Knicks guard Quentin Grimes looks on in the first half...

Knicks guard Quentin Grimes looks on in the first half of an NBA game against the Thunder at Madison Square Garden on Feb. 14. Credit: Kathleen Malone-Van Dyke

LAS VEGAS — Quentin Grimes was one of the last players out of the practice court at Cox Pavilion Tuesday morning when the Knicks finished their first workout of the NBA Summer League, ice packs strapped to his knees, but a wide smile on his face just to be back and healthy.

Grimes was a find for the Knicks with a late first-round pick last year, impressing head coach Tom Thibodeau with his work ethic — beginning in summer league — and his shooting and defensive prowess. Now, in his second season after a rookie campaign that he calls a roller coaster, he is hoping to take another step forward, possibly into the starting lineup.

“Yeah, that’s the goal for everybody really in the NBA,” Grimes said. “They want to be a starter. They want to have high usage rate on the team. I feel like this year: go in and work like I did last year, work extremely hard, got to earn Thibs’ trust and hopefully be in the rotation this year.”

It might be more than just a rotation spot for Grimes. The 22-year-old shooting guard could be a fit for the Knicks starting lineup with the impending arrival of Jalen Brunson as the new point guard. Last season it was Evan Fournier who provided the much-needed three-point shooting for the Knicks, but with Brunson’s size and Fournier’s defensive limitations the Knicks might opt to insert Grimes into the starting spot next to Brunson.
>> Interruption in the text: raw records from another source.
===== config.mk =====
export PLATFORM = sky130hd
export DESIGN_NAME = gate_range_ctrl
export DESIGN_NICKNAME = d
export VERILOG_FILES = /design/src/rtl/gate_range_pkg.sv /design/src/rtl/edge_sync_detect.sv /design/src/rtl/gate_range_ctrl.sv
export SDC_FILE = /design/constraint.sdc
export NUM_CORES = 1
export LEC_CHECK = 0
export ABC_AREA = 1
export BUFFER_PORTS_ARGS = -buffer_cell sky130_fd_sc_hd__buf_2
export CORE_MARGIN = 2
export CORE_UTILIZATION = 57
export CTS_BUF_LIST = sky130_fd_sc_hd__clkbuf_8
export DETAILED_ROUTE_END_ITERATION = 12
export PLACE_DENSITY_LB_ADDON = 0.08
export SLEW_MARGIN = 20
export SYNTH_ARGS = -nofsm -noshare
export SYNTH_HDL_FRONTEND = slang
export SYNTH_HIERARCHICAL = 1
export SYNTH_SLANG_ARGS = --single-unit

===== constraint.sdc =====
create_clock -name clk -period 2.8 [get_ports clk]
set_input_delay 0.56 -clock clk [delete_from_list [all_inputs] [get_ports clk]]
set_output_delay 0.56 -clock clk [all_outputs]
set_load 0.1 [all_outputs]
$ cat src/rtl/capture_pkg.sv
// Shared types and constants for the capture/dump path.
package capture_pkg;

  typedef enum logic [2:0] {
    IDLE,
    RD,
    LAT,
    SEND,
    WAIT_TX,
    FIN
  } dump_state_t;

  localparam logic [5:0] DUMP_HDR_TAG  = 6'b101010;
  localparam int         DEFAULT_DEPTH = 512;

endpackage

$ cat src/rtl/dump_addr_gen.sv
// Trace read-address generator: latches the oldest-sample address, counts
// samples and flags the final one; addresses wrap modulo DEPTH.
module dump_addr_gen
  import capture_pkg::*;
#(
  parameter int DEPTH = DEFAULT_DEPTH,
  parameter int AW    = 9
) (
  input  logic          clk,
  input  logic          rst_n,
  input  logic          start,
  input  logic [AW-1:0] trace_end,
  input  logic          advance,
  output logic [AW-1:0] raddr,
  output logic          last
);

  localparam logic [AW:0] LAST_CNT = (AW+1)'(DEPTH - 1);

  logic [AW-1:0] start_q, start_d;
  logic [AW:0]   cnt_q, cnt_d;

  always_comb begin
    start_d = start_q;
    cnt_d   = cnt_q;
    if (start) begin
      start_d = trace_end;
      cnt_d   = '0;
    end else if (advance) begin
      cnt_d = cnt_q + (AW+1)'(1);
    end
  end

  always_ff @(posedge clk) begin
    if (rst_n) begin
      start_q <= '0;
      cnt_q   <= '0;
    end else begin
      start_q <= start_d;
      cnt_q   <= cnt_d;
    end
  end

  // AW-bit sum drops the carry, which is exactly the modulo-DEPTH wrap.
  assign raddr = start_q + cnt_q[AW-1:0];
  assign last  = (cnt_q == LAST_CNT);

endmodule

$ cat src/rtl/channel_dump.sv
// Streams one channel's captured trace from sample RAM to the UART, oldest first.
// Define CHANNEL_DUMP_HDR_EN to prefix each dump with a {tag, channel} header byte.
module channel_dump
  import capture_pkg::*;
#(
  parameter int DEPTH  = DEFAULT_DEPTH,
  parameter int AW     = 9,
  parameter int RD_LAT = 1
) (
  input  logic          clk,
  input  logic          rst_n,
  input  logic          dump,
  input  logic [1:0]    ch_sel,
  input  logic [AW-1:0] trace_end,
  input  logic [7:0]    rdata,
  input  logic          tx_done,
  output logic [AW-1:0] raddr,
  output logic          ren,
  output logic [1:0]    ch_ram_sel,
  output logic [7:0]    tx_data,
  output logic          trmt,
  output logic          busy,
  output logic          dump_fin
);

  dump_state_t state_q, state_d;
  logic [1:0]  lat_q, lat_d;
  logic [1:0]  sel_q, sel_d;
  logic [7:0]  tx_data_q, tx_data_d;
  logic        ren_q, ren_d;
  logic        trmt_q, trmt_d;
  logic        busy_q, busy_d;
  logic        fin_q, fin_d;
  logic        start, advance, last, hdr_pend;

`ifdef CHANNEL_DUMP_HDR_EN
  logic hdr_q, hdr_d;
  assign hdr_pend = hdr_q;
`else
  assign hdr_pend = 1'b0;
`endif

  assign start   = (state_q == IDLE) && dump;
  assign advance = (state_q == WAIT_TX) && tx_done && !last && !hdr_pend;

  dump_addr_gen #(
    .DEPTH (DEPTH),
    .AW    (AW)
  ) u_addr_gen (
    .clk       (clk),
    .rst_n     (rst_n),
    .start     (start),
    .trace_end (trace_end),
    .advance   (advance),
    .raddr     (raddr),
    .last      (last)
  );

  always_comb begin
    state_d   = state_q;
    lat_d     = lat_q;
    sel_d     = sel_q;
    tx_data_d = tx_data_q;
    busy_d    = busy_q;
    ren_d     = 1'b0;
    trmt_d    = 1'b0;
    fin_d     = 1'b0;
`ifdef CHANNEL_DUMP_HDR_EN
    hdr_d     = hdr_q;
`endif
    case (state_q)
      IDLE: begin
        if (dump) begin
          sel_d  = (ch_sel == 2'd3) ? 2'd0 : ch_sel;
          busy_d = 1'b1;
`ifdef CHANNEL_DUMP_HDR_EN
          hdr_d     = 1'b1;
          tx_data_d = {DUMP_HDR_TAG, sel_d};
          trmt_d    = 1'b1;
          state_d   = SEND;
`else
          ren_d   = 1'b1;
          state_d = RD;
`endif
        end
      end
      RD: begin
        lat_d   = 2'd1;
        state_d = LAT;
      end
      // lat_q counts clocks since ren; rdata is valid when it reaches RD_LAT.
      LAT: begin
        if (lat_q == 2'(RD_LAT)) begin
          tx_data_d = rdata;
          trmt_d    = 1'b1;
          state_d   = SEND;
        end else begin
          lat_d = lat_q + 2'd1;
        end
      end
      SEND: state_d = WAIT_TX;
      WAIT_TX: begin
        if (tx_done) begin
          if (hdr_pend || !last) begin
            ren_d   = 1'b1;
            state_d = RD;
          end else begin
            fin_d   = 1'b1;
            state_d = FIN;
          end
`ifdef CHANNEL_DUMP_HDR_EN
          hdr_d = 1'b0;
`endif
        end
      end
      FIN: begin
        busy_d  = 1'b0;
        state_d = IDLE;
      end
      default: state_d = IDLE;
    endcase
  end

  always_ff @(posedge clk) begin
    if (rst_n) begin
      state_q   <= IDLE;
      lat_q     <= '0;
      sel_q     <= '0;
      tx_data_q <= '0;
      ren_q     <= 1'b0;
      trmt_q    <= 1'b0;
      busy_q    <= 1'b0;
      fin_q     <= 1'b0;
`ifdef CHANNEL_DUMP_HDR_EN
      hdr_q     <= 1'b0;
`endif
    end else begin
      state_q   <= state_d;
      lat_q     <= lat_d;
      sel_q     <= sel_d;
      tx_data_q <= tx_data_d;
      ren_q     <= ren_d;
      trmt_q    <= trmt_d;
      busy_q    <= busy_d;
      fin_q     <= fin_d;
`ifdef CHANNEL_DUMP_HDR_EN
      hdr_q     <= hdr_d;
`endif
    end
  end

  assign ren        = ren_q;
  assign ch_ram_sel = sel_q;
  assign tx_data    = tx_data_q;
  assign trmt       = trmt_q;
  assign busy       = busy_q;
  assign dump_fin   = fin_q;

endmodule

$ cat config.mk
export PLATFORM = sky130hd
export DESIGN_NAME = channel_dump
export DESIGN_NICKNAME = d
export VERILOG_FILES = /design/src/rtl/capture_pkg.sv /design/src/rtl/dump_addr_gen.sv /design/src/rtl/channel_dump.sv
export SDC_FILE = /design/constraint.sdc
export NUM_CORES = 1
export LEC_CHECK = 0
export ABC_AREA = 0
export CAP_MARGIN = 20
export CORE_MARGIN = 2
export CORE_UTILIZATION = 51
export CTS_BUF_LIST = sky130_fd_sc_hd__clkbuf_8
export CTS_CLUSTER_DIAMETER = 80
export CTS_CLUSTER_SIZE = 16
export DETAILED_ROUTE_END_ITERATION = 10
export PLACE_DENSITY_LB_ADDON = 0.12
export SLEW_MARGIN = 20
export SYNTH_ARGS = -nofsm -noshare
export SYNTH_HDL_FRONTEND = slang
export SYNTH_SLANG_ARGS = --single-unit
$ cat constraint.sdc
create_clock -name clk -period 3.25 [get_ports clk]
set_clock_uncertainty 0.05 [all_clocks]
set_input_delay 0.975 -clock clk [delete_from_list [all_inputs] [get_ports clk]]
set_output_delay 0.975 -clock clk [all_outputs]
set_load 0.01 [all_outputs]
Word-level counts from Yosys, hierarchy flattened

Index checks and enable logic that the tools add are counted.

Flip-flop bits (word level): 38
Output and inout port bits: 23

$add $sub $neg: 3
Eq/ne operators: 12
Muxes and demuxes: 16
Bitwise operators: 3
Reduce and logical (&&, ||, !) cells: 15

Operators by type and width:

| kind                                                  | number |
|---|---|
| case mux 3 bit (5 select lines)                       | 1 |
| 2-to-1 mux 3 bit                                      | 4 |
| adder 10 x 1 -> 10 bit (second input constant)        | 1 |
| equality test 10 x 9 -> 1 bit (second input constant) | 1 |
| adder 9 bit                                           | 1 |
| inequality test 2 bit (second input constant)         | 4 |
| AND reduction 2 bit                                   | 4 |
| equality test 3 x 2 -> 1 bit (second input constant)  | 2 |
| equality test 3 bit (second input constant)           | 2 |
| 2-to-1 mux 1 bit                                      | 6 |
| 2-to-1 mux 2 bit                                      | 2 |
| case mux 1 bit (2 select lines)                       | 2 |
| case mux 2 bit (2 select lines)                       | 1 |
| nonzero test 2 bit                                    | 2 |
| OR reduction 2 bit                                    | 2 |
| equality test 3 x 1 -> 1 bit (second input constant)  | 1 |
| logical AND 1 bit                                     | 3 |
| zero test 3 bit                                       | 1 |
| NOT 1 bit                                             | 3 |
| AND reduction 3 bit                                   | 1 |
| OR reduction 3 bit                                    | 1 |
| adder 2 x 1 -> 2 bit (second input constant)          | 1 |
| equality test 2 x 1 -> 1 bit (second input constant)  | 1 |
| equality test 2 bit (second input constant)           | 1 |
| zero test 1 bit                                       | 1 |

Depth between registers and ports, before layout

Depth in word-level cells: 4
Gate-level depth with buffers: 6
Mapped depth without buffers: 6

Cells and area by module

A second synthesis with hierarchy kept.

Cell total of the unflattened synthesis: 214
Area total of the unflattened synthesis: 1,944.4 um2

Modules (own cells, without submodules):

| module        | times used | cells each | area an instance (um2) |
|---|---|---|---|
| dump_addr_gen | 1          | 121        | 1,118.6 |
| channel_dump  | 1          | 93         | 825.8 |

Worst setup path after synthesis

No wires, ideal clock.

Path type: reg-to-output
Start point: reg u_addr_gen.cnt_q[0]
End point: out raddr[8]
Arrival time: 2,130 ps
Required time: 2,225 ps
Slack: 95 ps
Cell stages (with the launch flop): 7
Cell sequence: dfxtp_1 -> ha_1 -> fa_1 -> a21o_1 -> a2111oi_0 -> a21oi_1 -> xnor2_1

Longest elaborated chain between the ends: 1

Ends and longest elaborated chain:

| what                   | RTL line            | text |
|---|---|---|
| start, declared        | dump_addr_gen.sv:21 | `logic [AW:0] cnt_q, cnt_d;` |
| start signal, assigned | dump_addr_gen.sv:40 | `cnt_q <= cnt_d;` |
| adder 9 bit            | dump_addr_gen.sv:45 | `assign raddr = start_q + cnt_q[AW-1:0];` |
| end, declared          | channel_dump.sv:17  | `output logic [AW-1:0] raddr,` |

Every way passes these cells.

Worst setup path after layout

Same ends and word-level chain as after synthesis.

==> results.toml <==
[worst_setup_path]
path_max_fanout = 2
critical_path_required_ns = 2.22
crit_start = "u_addr_gen.cnt_q[0]$_SDFFE_PP0P_"
worstSetupStartpointType = "flop"
cp-endpoint = "raddr[8]"
regToRegSetupSlack_ns = 1.36
setup.worst_path.class = "flop to primary output"
end_kind = "primary output"
r2r_end = "u_addr_gen.cnt_q[9]$_SDFFE_PP0P_"
crit_arrival_ns = 2.17
r2r-start = "state_q[2]$_SDFFE_PP0P_"
reg2reg_depth = 5

[synth]
ys_warn_count = 0
ys_async_sr_fraction = 0
synth_ff_type = "dfxtp_1"
synth-seq-area-share = 0.400
syn_inst = 225
synth_edf_count = 0
synth_fp_nets = 259
syn_area_per_cell_um2 = 8.45
yosysUniqueCellTypes = 45
synthesis.area_um2 = 1900
ys_seq_elements = 38

[placement]
post-place-ws_ns = -0.183
io_buffers = 45
dp_hpwl_um = 2990
place_congestion = 0.814
placedInstanceArea_um2 = 2480

[floorplanning]
rows = 22
die_height_um = 65.1
dieArea_um2 = 4230
io_pins = 46
initial_core_util = 0.523
core_area_um2 = 3630
die_w_um = 65.1

[global_route]
grt_pass1_wl_um = 7280
track_usage = 0.219
grt_max_degree = 30
gr-total-overflow = 0
grt_antenna_before_repair = 0
grt_pass1_vias = 1662

[drt]
via_per_inst = 5.27
drc = 0
wire_per_inst_um = 13.1
drt_iter0_markers = 85
drt_wl_total_um = 4340
num_vias = 1746
dr.pass1.iters = 4
postRouteAntennaNets = 0

[min_path]
hold_class = "flop to flop"

[layout]
syn2layout_area_growth_pct = 39.5
layout.nets = 316
diodes = 0
final_area_um2 = 2650
final_cell_mix = "nand2_1, clkdlybuf4s50_1, dfxtp_1"
fillers = 310
drive_gt1_frac = 0.134
final_common_cell = "nand2_1"

[clock_tree]
clk_latency_ns = 0.29
cts_tree = "built"
clock_path_buffers = 2
path_clk_slew_ns = 0.08
cts_made_buffers = 5
cts_setup_buffers = 0
root_buffer = "clkbuf_8"
cts_max_level = 2
clock_sinks = 38

[status]
status = "finished, final reports clean"

[power]
p_leak_nw = 1.08
peakVddDrop_v = 0.000347
p_per_area_nw_per_um2 = 443

[sta]
slew_headroom = 0.452
rsz0062_at_grt = "true"
finalCritPeriodShare = 0.984
drv_slew = 0
worst_slew_pin_slew_ns = 0.821
hold_viol = 0
setup_viol = 0
fmax_mhz = 313
worst_slack_ns = 0.0514
fin_crit_ns = 3.20
hold_slack_ns = 0.402

[run]
drv_cap = 0
==> stage by stage <==
step	cells	setup TNS, ns	total power (W)	util
2_1_floorplan	225	0	0.000619	-
3_3_place_gp	323	-0.272	0.000700	0.683
3_5_place_dp	323	-0.241	0.000705	0.683
4_1_cts	331	0	0.00119	0.723
5_1_grt	331	-0.0450	0.00123	0.730
6_report	331	0	0.00118	0.730
==> cell type report <==
cell class | instances | area, µm² | share of cell area
Multi-Input combinational cell | 172 | 1120 | 0.422
Sequential cell | 38 | 763 | 0.288
Timing Repair Buffer | 60 | 553 | 0.208
Clock buffer | 5 | 68.8 | 0.0259
Clock inverter | 3 | 68.8 | 0.0259
Tap cell | 48 | 60.1 | 0.0226
Inverter | 5 | 18.8 | 0.00707
==> logic make-up (layout without fill, tap and decap cells) <==
logic type      Yosys count  in the layout  share of synthesized area
fa+ha+maj                11             11                     0.0763
flops                    38             38                      0.400
buf+inv                  15             73                     0.0355
simple gates             92             92                      0.248
xor+xnor                 11             11                     0.0507
mux                       2              2                     0.0105
compound gates           56             56                      0.179
==> cells in the mapped netlist (2+ instances only) <==
| cell | number | share of area |
|---|---|---|
| mux2i_1 | 2 | 0.011 |
| and3_1 | 3 | 0.0099 |
| o21ai_0 | 5 | 0.013 |
| and4_1 | 2 | 0.0092 |
| ha_1 | 10 | 0.066 |
| nand2b_1 | 2 | 0.0066 |
| a31oi_1 | 2 | 0.0066 |
| or3_1 | 3 | 0.0099 |
| inv_1 | 5 | 0.0099 |
| xor2_1 | 4 | 0.018 |
| xnor2_1 | 7 | 0.032 |
| clkbuf_1 | 8 | 0.016 |
| or4_1 | 2 | 0.0079 |
| nor2_1 | 11 | 0.022 |
| and2_1 | 2 | 0.0066 |
| o211ai_1 | 3 | 0.012 |
| nor3_1 | 4 | 0.011 |
| or2_2 | 2 | 0.0066 |
| dfxtp_1 | 38 | 0.40 |
| o31ai_1 | 3 | 0.012 |
| o21a_1 | 2 | 0.0079 |
| nand2_1 | 43 | 0.085 |
| a2bb2oi_1 | 2 | 0.0092 |
| nand3_1 | 5 | 0.013 |
| a21oi_1 | 31 | 0.082 |
| nand3b_1 | 5 | 0.020 |
==> power by group <==
group | internal (W) | switching [W]
clock network | 0.000308 | 0.000177
logic | 0.0000962 | 0.0000853
registers | 0.000488 | 0.0000220
==> registers in the layout, indices dropped and copies added, names as in the netlist <==
name and count:
u_addr_gen.start_q 9, tx_data 8, ren 1, lat_q 2, busy 1, state_q 3
u_addr_gen.cnt_q 10, ch_ram_sel 2, trmt 1, dump_fin 1
==> routing by layer <==
metal | up-vias | wire length, µm | global-route usage
li1 | 908 | - | -
met1 | 793 | 1930 | 0.262
met2 | 41 | 2160 | 0.385
met3 | 4 | 210 | 0.0608
met4 | 0 | 34 | 0.0599
met5 | - | 0 | 0
==> worst max-delay path, cell delays in order (launching register included) <==
cell and delay, ns:
dfxtp_2 0.34, ha_4 0.17, fa_2 0.34, a21o_1 0.23
a2111oi_4 0.31, buf_4 0.17, a21oi_2 0.05, xnor2_1 0.13
buf_2 0.15
==> worst min-delay path by stage <==
stage / start / to / slack, ns / cells after the start
floorplan: u_addr_gen.start_q[0]$_SDFFE_PP0P_ / u_addr_gen.start_q[0]$_SDFFE_PP0P_ / 0.39 / 2
global placement: tx_data[1]$_SDFFE_PP0P_ / tx_data[1]$_SDFFE_PP0P_ / 0.39 / 2
detailed placement: ch_ram_sel[0]$_SDFFE_PP0P_ / ch_ram_sel[0]$_SDFFE_PP0P_ / 0.40 / 2
CTS: ch_ram_sel[0]$_SDFFE_PP0P_ / ch_ram_sel[0]$_SDFFE_PP0P_ / 0.41 / 2
global route: tx_data[0]$_SDFFE_PP0P_ / tx_data[0]$_SDFFE_PP0P_ / 0.42 / 2
finish: ch_ram_sel[0]$_SDFFE_PP0P_ / ch_ram_sel[0]$_SDFFE_PP0P_ / 0.40 / 2
==> timing repair <==
item                       4_1_cts  5_1_grt
hold buffers                     0        0
pin swaps                        1        3
setup endpoints to repair        5        3
gates resized for setup         13        7
No activity file was read; power rests on OpenSTA's default activity.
For his part, Grimes is choosing just to approach is the same way he did as a rookie — using summer league to show the coach that he is exactly what is needed. Along with his fellow second-year players Miles McBride and Jericho Sims, Grimes hopes to serve as a leader in this summer session.

“I know exactly what to expect,” Grimes said. “The summer league coaches were our coaches last year so it feels good to come here and do it again. Definitely come in and work super hard. You’ve got to practice like it’s a game every time you step out there on the court. We’re the veterans now so we know. exactly what to expect. We know how to go hard in drills and everything. So I feel it’s easy this time around.

“[My goal is] really to come out here and dominate really. Last year I feel like I played well. To come in this year, a second-year guy, I know what to expect. I know how the games are. Try to go out there and dominate every time defensively and offensively.”

Grimes showed hints last season, but his season was interrupted by ill-timed injuries and illness. He started his first game on December 12 against Milwaukee and responded with a 27-point performance. But he then tested positive for COVID-19 and sat out the next five games and when he returned he was still slowed by the fatigue and conditioning problems. He then started a stretch of four games — averaging 13.3 points and shooting 46.7% from beyond the arc, but then he suffered a dislocated patella just 14 seconds into his next appearance and missed 16 of the last 22 games. He tried to come back but had to shut down with soreness for the final four games.

“It was tough,” Grimes said. “It was my first time ever being injured. To go through that, to kind of fight through that, and when the season was over I couldn’t finish off the last four and I couldn’t be there for my teammates. Coming into summer league healthy it’s going to be a fun couple weeks. Being on [the knee late last season] it kept getting a little bit worse, but now I’m a 100% healthy, so I’m feeling good to be out there with a 100% body.

“It was kind of like a roller coaster. My first year ever coming off the bench. You’ve got to earn Thibs’ trust, earn Thibs’ minutes. You’re going in, when you get the opportunity you’ve got to make the most of it, and [I] got injured, [had] to go through that adversity. It’s a whole roller coaster. I feel it made me more ready for whatever is to come this year.”

In those hard times last year he feels he has learned about himself.

“Just that you can throw whatever at me,” he said. “I’m going to fight through it. I’m going to make the most of it. Last year, I didn’t know when my number was going to be called for a game, if I was going to start, not start. I learned a lot about myself last year.”